MATERIALS PROVIDED START

$ cat config.mk
export PLATFORM = sky130hd
export DESIGN_NAME = spi_cfg_seq
export DESIGN_NICKNAME = d
export VERILOG_FILES = /design/src/rtl/spi_cfg_seq.sv
export SDC_FILE = /design/constraint.sdc
export NUM_CORES = 1
export LEC_CHECK = 0
export ABC_AREA = 0
export BUFFER_PORTS_ARGS = -buffer_cell sky130_fd_sc_hd__buf_2
export CAP_MARGIN = 20
export CORE_MARGIN = 3
export CORE_UTILIZATION = 50
export CTS_BUF_LIST = sky130_fd_sc_hd__clkbuf_4 sky130_fd_sc_hd__clkbuf_8
export CTS_CLUSTER_SIZE = 8
export DETAILED_ROUTE_END_ITERATION = 8
export PLACE_DENSITY = 0.7
export SYNTH_ARGS = -nofsm -noshare
export SYNTH_HDL_FRONTEND = slang
export SYNTH_SLANG_ARGS = --single-unit
$ cat constraint.sdc
create_clock -name clk -period 5.9 [get_ports clk]
set_input_delay 0.885 -clock clk [delete_from_list [all_inputs] [get_ports clk]]
set_output_delay 0.885 -clock clk [all_outputs]
set_load 0.02 [all_outputs]
$ cat src/rtl/spi_cfg_seq.sv
// Table-driven SPI configuration sequencer: fetches {op, addr, data, mask} steps and runs WRITE/POLL/END
// through the SPI master command/ack handshake. Optional write read-back verify: SEQ_WRITE_VERIFY_EN.
module spi_cfg_seq #(
    parameter int AW         = 7,
    parameter int DW         = 8,
    parameter int IDX_W      = 5,
    parameter int NUM_STEPS  = 32,
    parameter int POLL_MAX   = 16,
    parameter int POLL_GAP   = 1000,
    parameter int AUTO_START = 1
) (
    input  logic                    clk,
    input  logic                    rst_n,
    input  logic                    start,
    output logic [IDX_W-1:0]        step_idx,
    input  logic [2+AW+2*DW-1:0]    step_word,
    output logic                    cmd_write,
    input  logic                    cmd_write_ack,
    output logic [AW-1:0]           write_addr,
    output logic [DW-1:0]           write_data,
    output logic                    cmd_read,
    input  logic                    cmd_read_ack,
    output logic [AW-1:0]           read_addr,
    input  logic [DW-1:0]           read_data,
    output logic                    busy,
    output logic                    done,
    output logic                    error,
    output logic [IDX_W-1:0]        err_step,
    output logic [DW-1:0]           last_rd
);

    localparam int SW = 2 + AW + 2 * DW;
    // Index needs one extra code so that NUM_STEPS itself can act as an implicit END.
    localparam int IW = ($clog2(NUM_STEPS + 1) > IDX_W) ? $clog2(NUM_STEPS + 1) : IDX_W;
    localparam int RW = (POLL_MAX < 1) ? 1 : $clog2(POLL_MAX + 1);
    localparam int GW = $clog2(POLL_GAP + 1);

    localparam logic [1:0] OP_WRITE   = 2'd0;
    localparam logic [1:0] OP_POLL_EQ = 2'd1;
    localparam logic [1:0] OP_POLL_GT = 2'd2;
    localparam logic [1:0] OP_END     = 2'd3;

    typedef enum logic [3:0] {
        S_IDLE,
        S_FETCH,
        S_DECODE,
        S_WR_REQ,
        S_RD_REQ,
        S_EVAL,
        S_GAP,
        S_DONE,
        S_ERR
    } state_t;

    state_t          state;
    logic [IW-1:0]   idx_q;
    logic [RW-1:0]   retry_q;
    logic [GW-1:0]   gap_q;
    logic            auto_pend;

    logic [1:0]      op_q;
    logic [DW-1:0]   data_q;
    logic [DW-1:0]   mask_q;

    logic [1:0]      f_op;
    logic [AW-1:0]   f_addr;
    logic [DW-1:0]   f_data;
    logic [DW-1:0]   f_mask;

    logic [DW-1:0]   masked;
    logic            pass;
    logic            launch;
    logic [RW-1:0]   retry_nx;
    logic            retry_lim;

    // With POLL_MAX=0 polling is unlimited, so the counter must hold at all-ones instead of wrapping.
    function automatic logic [RW-1:0] retry_inc(input logic [RW-1:0] r);
        if (POLL_MAX == 0 && r == {RW{1'b1}})
            return r;
        return r + RW'(1);
    endfunction

    assign f_op   = step_word[SW-1 -: 2];
    assign f_addr = step_word[2*DW +: AW];
    assign f_data = step_word[DW +: DW];
    assign f_mask = step_word[0 +: DW];

    assign step_idx  = idx_q[IDX_W-1:0];
    assign retry_nx  = retry_inc(retry_q);
    assign retry_lim = (POLL_MAX != 0) && (retry_nx == RW'(POLL_MAX));

    assign launch = ((state == S_IDLE) && (start || auto_pend)) ||
                    (((state == S_DONE) || (state == S_ERR)) && start);

    always_comb begin
        masked = last_rd & mask_q;
        pass   = 1'b0;
        case (op_q)
            OP_POLL_GT: pass = (masked > data_q);
            default:    pass = (masked == (data_q & mask_q));
        endcase
    end

    // Step fields are datapath only; they are always written in DECODE before EVAL reads them.
    always_ff @(posedge clk) begin
        if (state == S_DECODE) begin
            op_q   <= f_op;
            data_q <= f_data;
            mask_q <= f_mask;
        end
    end

    always_ff @(posedge clk or negedge rst_n) begin
        if (!rst_n) begin
            state      <= S_IDLE;
            idx_q      <= '0;
            retry_q    <= '0;
            gap_q      <= '0;
            auto_pend  <= (AUTO_START != 0);
            cmd_write  <= 1'b0;
            write_addr <= '0;
            write_data <= '0;
            cmd_read   <= 1'b0;
            read_addr  <= '0;
            busy       <= 1'b0;
            done       <= 1'b0;
            error      <= 1'b0;
            err_step   <= '0;
            last_rd    <= '0;
        end else if (launch) begin
            auto_pend <= 1'b0;
            idx_q     <= '0;
            retry_q   <= '0;
            done      <= 1'b0;
            error     <= 1'b0;
            err_step  <= '0;
            busy      <= 1'b1;
            state     <= S_FETCH;
        end else begin
            case (state)
                S_IDLE, S_DONE, S_ERR: begin
                    state <= state;
                end
                S_FETCH: begin
                    state <= S_DECODE;
                end
                S_DECODE: begin
                    if (idx_q == IW'(NUM_STEPS) || f_op == OP_END) begin
                        done  <= 1'b1;
                        busy  <= 1'b0;
                        state <= S_DONE;
                    end else if (f_op == OP_WRITE) begin
                        cmd_write  <= 1'b1;
                        write_addr <= f_addr;
                        write_data <= f_data;
                        state      <= S_WR_REQ;
                    end else begin
                        cmd_read  <= 1'b1;
                        read_addr <= f_addr;
                        state     <= S_RD_REQ;
                    end
                end
                S_WR_REQ: begin
                    if (cmd_write_ack) begin
                        cmd_write <= 1'b0;
`ifdef SEQ_WRITE_VERIFY_EN
                        cmd_read  <= 1'b1;
                        read_addr <= write_addr;
                        state     <= S_RD_REQ;
`else
                        idx_q     <= idx_q + IW'(1);
                        state     <= S_FETCH;
`endif
                    end
                end
                S_RD_REQ: begin
                    if (cmd_read_ack) begin
                        cmd_read <= 1'b0;
                        last_rd  <= read_data;
                        state    <= S_EVAL;
                    end
                end
                S_EVAL: begin
                    if (pass) begin
                        retry_q <= '0;
                        idx_q   <= idx_q + IW'(1);
                        state   <= S_FETCH;
                    end else if (op_q == OP_WRITE) begin
                        // Read-back mismatch fails at once and leaves the poll retry budget alone.
                        error    <= 1'b1;
                        busy     <= 1'b0;
                        err_step <= idx_q[IDX_W-1:0];
                        state    <= S_ERR;
                    end else begin
                        retry_q <= retry_nx;
                        if (retry_lim) begin
                            error    <= 1'b1;
                            busy     <= 1'b0;
                            err_step <= idx_q[IDX_W-1:0];
                            state    <= S_ERR;
                        end else begin
                            gap_q <= '0;
                            state <= S_GAP;
                        end
                    end
                end
                S_GAP: begin
                    if (gap_q == GW'(POLL_GAP - 1)) begin
                        cmd_read <= 1'b1;
                        state    <= S_RD_REQ;
                    end else begin
                        gap_q <= gap_q + GW'(1);
                    end
                end
                default: begin
                    state <= S_IDLE;
                end
            endcase
        end
    end

endmodule
# == Yosys cells after proc, flatten, opt, wreduce, memory -nomap -nowiden ==
# Index checks and enable logic that the tools add are counted.
# op_classes
add_sub_neg,3
multipliers,0
div,0
order_cmp,1
eq_ne,34
shift,0
mux,52
n_bitwise,5
n_reduce_logical,31
# ops
op,count
2-to-1 mux 5 bit,9
2-to-1 mux 10 bit,4
2-to-1 mux 4 bit,7
one-hot mux 4 bit (7 select lines),1
2-to-1 mux 1 bit,21
"inequality test 2 bit, second input constant",10
one-hot mux 10 bit (2 select lines),1
2-to-1 mux 6 bit,3
"inequality test 3 bit, second input constant",6
bitwise AND 8 bit,2
"== test 4 x 3 -> 1 bit, second input constant",4
AND reduction 4 bit,4
one-hot mux 6 bit (2 select lines),1
AND reduction 6 bit,2
nonzero test 3 bit,4
"adder 10 x 1 -> 10 bit, second input constant",1
"== test 10 bit, second input constant",1
nonzero test 2 bit,5
AND reduction 3 bit,3
"== test 4 x 2 -> 1 bit, second input constant",2
== test 8 bit,1
> comparator 8 bit,1
"adder 6 x 1 -> 6 bit, second input constant",1
"== test 6 bit, second input constant",1
19 further kinds,31
# totals
ff_bits,84
latchBits,0
ramBits,0
romBits,0
input_bits,38
out_inout_bits,45
mem_count,0

# == Depth between registers and ports, before layout ==
# Gate-level depths: netlist (run 1).
# logic_depth
ltp_word,7
ltp_mapped,9
depth_no_buf,8

# == Worst setup path before layout (run 1) ==
# Ideal clock, no wire load.
# synth_path
kind,reg-to-reg
from,register state[2]
to,register write_addr[0]
setup_time_ns,0.128
arrival_ns,2.360
required_time_ns,5.772
path_slack_ns,3.413
path_stages_with_launch,6
cell_sequence,dfrtp_1 -> buf_2 -> nor3_2 -> nand3_2 -> buf_4 -> mux2_1
# synth_between
elab_chain_cells,6
# synth_lines
item,line,source
start: declaration,55,state_t state;
start signal: assignment,142,state <= state;
== test 4 x 3 -> 1 bit or == test 4 bit (tied branches),93,(((state == S_DONE) || (state == S_ERR)) && start);
logical OR 1 bit,93,
logical AND 1 bit,93,
logical OR 1 bit,92,assign launch = ((state == S_IDLE) && (start || auto_pend)) ||
inverter 1 bit (no line),--,
AND reduction 4 bit (no line) *,--,
end signal: assignment,154,write_addr <= f_addr;
end: declaration,19,"output logic [AW-1:0] write_addr,"
# Every way passes the cells marked *; elsewhere a longest branch is shown, timed or not.
# A chain may end at the register's enable or synchronous reset.

# == Worst setup path in the final report (run 1) ==
# layout_path
from,register last_rd[6]
to,register busy
# layout_between
elab_chain_cells,5
# layout_lines
item,line,source
start: declaration,29,output logic [DW-1:0] last_rd
start signal: assignment,179,last_rd <= read_data;
bitwise AND 8 bit *,96,masked = last_rd & mask_q;
> comparator 8 bit or == test 8 bit (tied branches),"99, 100",
2-to-1 mux 1 bit *,98,case (op_q)
inequality test 3 bit (no line) *,--,
AND reduction 4 bit (no line) *,--,
end signal: assignment,125,busy <= 1'b0;
end signal: assignment,137,busy <= 1'b1;
end signal: assignment,150,busy <= 1'b0;
end: declaration,25,"output logic busy,"
# Marks and branches as above.

==> flow_metrics.env, run 1 <==
export IMPL_status="finished clean"
export IMPL_clockBufferDepth=2
export IMPL_hold_path_depth=1
export IMPL_synthFlopType="dfrtp_1"
export IMPL_ctsHoldBuffers=0
export IMPL_die_area_sq_um=9710
export IMPL_diodes=0
export IMPL_post_drt_wl_per_cell_microns=15.9
export IMPL_grt_ovfl_total=0
export IMPL_fin_worst_skew_ps=16.1
export IMPL_worstPathArrival_ps=2930
export IMPL_grtUsageMet2=0.305
export IMPL_ys_types=67
export IMPL_first_global_vias=3155
export IMPL_r2r_start="last_rd[6]"
export IMPL_cp_startpoint="last_rd[6]"
export IMPL_cts_tree="done"
export IMPL_antenna_found_initial=0
export IMPL_power_density_nw_per_um2=453
export IMPL_syn_area_sq_um=4280
export IMPL_stdcell_area_sq_um=4940
export IMPL_place_ws_ps=3200
export IMPL_cap_violations=0
export IMPL_hpwl_microns=6490
export IMPL_htreeDepth=3
export IMPL_synthSimpleGateAreaFrac=0.162
export IMPL_synth_top_area_frac=0.380
export IMPL_cts_setup_buffers=0
export IMPL_worst_hold_path_type="reg2reg"
export IMPL_nets=513
export IMPL_via_count=3249
export IMPL_clock_latency_ps=350
export IMPL_crit_type="reg2reg"
export IMPL_drt_iter0_markers=131
export IMPL_seq_area_sq_um=2190
export IMPL_ant_nets=0
export IMPL_num_rows=33
export IMPL_tns_ps=0
export IMPL_clock_sinks=84
export IMPL_synth_compound_area_frac=0.130
export IMPL_synth_seq_cells=84
export IMPL_r2r_cells=8
export IMPL_cts_clk_slew_worst_paths_ps=100
export IMPL_endpoint_kind="flip-flop"
export IMPL_nFillCells=715
export IMPL_fp_dieH_microns=98.5
export IMPL_root_buffer="clkbuf_8"
export IMPL_muxShareOfSynthArea=0.100
export IMPL_drc=0
export IMPL_drtPass1Iterations=5
export IMPL_ctsResizeCount=0
export IMPL_leakage_uw=0.00226
export IMPL_synth_edff_count=18
export IMPL_drt_vias_per_instance=5.67
export IMPL_multi_input_comb_area_sq_um=1910
export IMPL_max_freq_mhz=365
export IMPL_port_buffers=82
export IMPL_grt_pass1_wl_microns=15200
export IMPL_slew_viol_final=0
export IMPL_grt_use_met3=0.0517
export IMPL_fin_ws_ps=3160
export IMPL_syn_inst=387
export IMPL_yosys_warnings=0
export IMPL_drt_wl_total_microns=9130
export IMPL_cp_start_kind="flip-flop"
export IMPL_grt_max_degree=67
export IMPL_synth_area_leaders="dfrtp_1 (38%), edfxtp_1 (13%), mux2_2 (5.8%)"
export IMPL_fin_crit_sh=0.465
export IMPL_dpl_cell_area_sq_um=4740
export IMPL_final_min_clock_period_ps=2740
export IMPL_synth_top_area_cell="dfrtp_1"
export IMPL_setup_violations=0
export IMPL_area_growth_pct=15.4
export IMPL_syn_avg_cell_area_sq_um=11.1
export IMPL_synthArstFlopShare=0.786
export IMPL_initial_core_util=0.518
export IMPL_hold_viol=0
export IMPL_slew_headroom=0.433
export IMPL_synth_top_family_by_area="simple AND/OR/NAND/NOR gates"
export IMPL_irDropWorstVdd_v=0.000258
export IMPL_cp_required_ps=6080
export IMPL_min_from="write_data[5]"
export IMPL_whs_ps=493
export IMPL_rsz0062_at_grt="false"
export IMPL_core_area_sq_um=8260
export IMPL_top_usage_layer="met2"
export IMPL_drive_gt1_frac=0.297
export IMPL_grt_use_met1=0.265
export IMPL_place_congestion=0.895
export IMPL_synth_adder_area_share=0.0351
export IMPL_worstPathMaxFanout=8
export IMPL_syn_nets=437
export IMPL_die_w_microns=98.5
export IMPL_worst_pin_slew_ps=850
export IMPL_pin_count=83
export IMPL_seq_area_frac_synth=0.512
export IMPL_yosys_area_share_xor_xnor=0.0184
export IMPL_grt_total_usage=0.194
export IMPL_numCtsBuffers=9
[worst max-delay path, cell delays in order, from the launching register on]
cell	delay, ps
dfrtp_1	420
and2_1	150
ha_1	310
a21oi_1	160
o22ai_1	130
o41ai_4	290
o21ai_1	250
nor3_2	670
o21ai_0	190
[metal layers]
layer	up-vias	part of all wire
met2	102	0.49
met3	8	0.055
met4	0	0.0096
li1	1568	-
met5	-	0
met1	1571	0.45
[sequential cells by signal, summed over array words and instances (netlist names), 2 cells and up]
signal	count
write_data	8
err_step	5
idx_q	6
last_rd	8
data_q	8
state	4
mask_q	8
read_addr	7
gap_q	10
write_addr	7
op_q	2
retry_q	5
[kinds of logic (layout without fill, tap and decap cells)]
| logic type | Yosys count | in the layout |
|---|---|---|
| fa+ha+maj | 12 | 12 |
| buf+inv | 39 | 120 |
| xor+xnor | 9 | 9 |
| compound gates | 79 | 79 |
| flops | 84 | 84 |
| mux | 39 | 39 |
| simple gates | 125 | 125 |
[cell type report]
class                      count  share of cell area
clock buffer                  10              0.0266
timing repair buffer          85              0.0876
multi-input combinational    264               0.387
inverter                      19              0.0144
tap                          105              0.0266
sequential                    84               0.444
clock inverter                 6              0.0142
[synthesized netlist by cell type, drive strengths merged (2+ instances only)]
cell	instances
nor3	13
o211ai	2
o22ai	3
nor2b	4
o41ai	3
or3	5
edfxtp	18
o31ai	8
a21oi	20
o21ai	17
or4	8
mux2	31
and3	3
inv	19
nand2	34
a31oi	2
xor2	8
buf	14
nor2	12
a22oi	2
and2	12
o21a	3
dfrtp	65
nor3b	3
nand3b	2
a22o	2
nand3	14
o31a	2
a21o	2
clkbuf	6
mux2i	8
ha	12
nand4	6
nand2b	3
[metrics by stage]
stage	util	std cells	total power (uW)
2_1_floorplan	-	387	1560
3_3_place_gp	0.574	557	1810
3_5_place_dp	0.574	557	1830
4_1_cts	0.598	573	2260
5_1_grt	0.598	573	2390
6_report	0.598	573	2240
[layout by cell type (no fill, tap or decap), types with 9 or more instances in the layout]
| cell | Yosys | layout |
|---|---|---|
| dfrtp_1 | 65 | 65 |
| inv_1 | 19 | 19 |
| nand3_1 | 13 | 13 |
| mux2_2 | 22 | 22 |
| nand2_1 | 34 | 34 |
| a21oi_1 | 19 | 19 |
| clkbuf_8 | 0 | 9 |
| nor2_1 | 12 | 12 |
| nor3_1 | 10 | 10 |
| ha_1 | 12 | 12 |
| mux2_1 | 9 | 9 |
| buf_2 | 8 | 82 |
| edfxtp_1 | 18 | 18 |
| and2_1 | 10 | 10 |
| o21ai_0 | 15 | 15 |
[final timing paths]
| kind | end | slack [ps] |
|---|---|---|
| min reg2reg | write_data[5] | 490 |
| min in group asynchronous | gap_q[9] | 700 |
| max reg2reg | busy | 3160 |
| max in group asynchronous | retry_q[3] | 4620 |
| min | write_data[5] | 490 |
| max | busy | 3160 |
[report_power, final]
group | internal, uW | leakage, uW | switching (uW)
combinational | 366 | 0.00117 | 521
sequential | 789 | 0.000998 | 141
clock | 205 | 0.000101 | 215
total | 1360 | 0.00226 | 878
No activity file was read; power rests on OpenSTA's default activity.
==> run 2, diff against run 1 <==
Settings changed: ABC_AREA 0 to 1.
Clock period 5.9 ns to 2.7 ns, I/O delays scaled along.
==> run 2 against run 1 <==
Compared with the run above: clock power increased by 140%; first-iteration DRC count is 16% higher; die area shrank 0.57%; core utilization up 0.58 points.
==> flow_metrics.env, run 2 <==
export IMPL_initial_core_util=0.515
export IMPL_status="finished clean"
export IMPL_drt_iter0_markers=152
export IMPL_pin_count=83
export IMPL_drive_gt1_frac=0.193
export IMPL_yosys_warnings=0
export IMPL_synth_area_leaders="dfrtp_1 (38%), nand2_1 (16%), edfxtp_1 (13%)"
export IMPL_ctsHoldBuffers=0
export IMPL_worst_hold_path_type="in2async"
export IMPL_whs_ps=100
export IMPL_area_growth_pct=17.2
export IMPL_drc=0
export IMPL_dp_cells=704
export IMPL_layout_commonest_cell="nand2_1"
export IMPL_via_count=3654
export IMPL_drt_wl_total_microns=9770
export IMPL_slowest_delay_ps=430
export IMPL_crit_chain="nand2_1 > inv_1 > ha_1 > nand2_1 > nor2_1 > nand2_1 > nand2_1 > nand2_1 > nand2_1 > nand2_1 > nand2_1 > nand2_1 > nand2_1 > nand2_1"
export IMPL_irDropWorstVdd_v=0.000616
export IMPL_core_area_sq_um=8260
export IMPL_syn_nets=574
export IMPL_rsz0062_at_grt="false"
export IMPL_grt_ovfl_total=0
export IMPL_r2r_end="idx_q[5]"
export IMPL_critPathMostFrequentCell="nand2_1"
export IMPL_top_register="gap_q"
export IMPL_grt_total_usage=0.208
export IMPL_cts_setup_buffers=0
export IMPL_grt_max_degree=37
export IMPL_largest_reg_flops=10
export IMPL_synth_edff_count=18
export IMPL_place_congestion=0.950
export IMPL_worst_pin_slew_ps=759
export IMPL_ctsResizeCount=0
export IMPL_crit_family="simple AND/OR/NAND/NOR gates"
export IMPL_slowest_stage="dfrtp_1"
export IMPL_post_drt_wl_per_cell_microns=13.6
export IMPL_fp_dieH_microns=98.3
export IMPL_clock_sinks=84
export IMPL_tns_ps=0
export IMPL_dpl_cell_area_sq_um=4770
export IMPL_clock_latency_ps=360
export IMPL_die_w_microns=98.3
export IMPL_numCtsBuffers=9
export IMPL_hold_viol=0
export IMPL_synthTopCellsByCount="nand2_1 (179), dfrtp_1 (65), inv_1 (56)"
export IMPL_syn_inst=524
export IMPL_r2r_cells=14
export IMPL_num_rows=33
export IMPL_antenna_found_initial=0
export IMPL_synth_top_area_cell="dfrtp_1"
export IMPL_drt_vias_per_instance=5.08
export IMPL_grt_pass1_wl_microns=16100
export IMPL_port_buffers=82
export IMPL_crit_type="reg2reg"
export IMPL_cp_required_ps=2960
export IMPL_cts_tree="done"
export IMPL_die_area_sq_um=9650
export IMPL_max_freq_mhz=449
export IMPL_synthArstFlopShare=0.786
export IMPL_endpoint_kind="flip-flop"
export IMPL_clockBufferDepth=2
export IMPL_cts_clk_slew_worst_paths_ps=90
export IMPL_cp_start_kind="flip-flop"
export IMPL_cp_num_buf_inv=1
export IMPL_power_density_nw_per_um2=1050
export IMPL_syn_avg_cell_area_sq_um=8.12
export IMPL_final_min_clock_period_ps=2230
export IMPL_r2r_slack_ps=470
export IMPL_root_buffer="clkbuf_8"
export IMPL_worstPathArrival_ps=2490
export IMPL_seq_area_frac_synth=0.515
export IMPL_drtPass1Iterations=4
export IMPL_htreeDepth=3
export IMPL_nets=660
export IMPL_stdcell_area_sq_um=4990
export IMPL_diodes=0
export IMPL_synth_seq_cells=84
export IMPL_slew_headroom=0.494
export IMPL_slew_viol_final=0
export IMPL_instances_no_fill=720
export IMPL_layout_common_cells="nand2_1 (179), buf_2 (82), dfrtp_1 (65)"
export IMPL_yosysMostFrequentCell="nand2_1"
export IMPL_fin_crit_sh=0.825
export IMPL_r2r_start="last_rd[7]"
export IMPL_total_power_uw=5210
export IMPL_cap_violations=0
export IMPL_leakage_uw=0.00273
export IMPL_hpwl_microns=7180
export IMPL_first_global_vias=3450
export IMPL_worstPathMaxFanout=6
export IMPL_synth_top_area_frac=0.382
export IMPL_fin_worst_skew_ps=9.83
export IMPL_ant_nets=0
export IMPL_setup_violations=0
export IMPL_synthFlopType="dfrtp_1"
export IMPL_syn_area_sq_um=4260
export IMPL_ys_types=33
[run 2: through the flow]
stage,utilization,setup WS [ps]
after global placement,0.578,560
final,0.604,473
after CTS,0.604,479
after floorplan,-,672
after detailed placement,0.578,493
after global routing,0.604,170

MATERIALS PROVIDED END

■ PROBLEM TO SOLVE ■
Using the entries above, extract exactly the span from the line with "mem_count,0" to the line with "from,register state[2]", both lines included; leave out everything else.

■ RESULT BELOW ■
mem_count,0

# == Depth between registers and ports, before layout ==
# Gate-level depths: netlist (run 1).
# logic_depth
ltp_word,7
ltp_mapped,9
depth_no_buf,8

# == Worst setup path before layout (run 1) ==
# Ideal clock, no wire load.
# synth_path
kind,reg-to-reg
from,register state[2]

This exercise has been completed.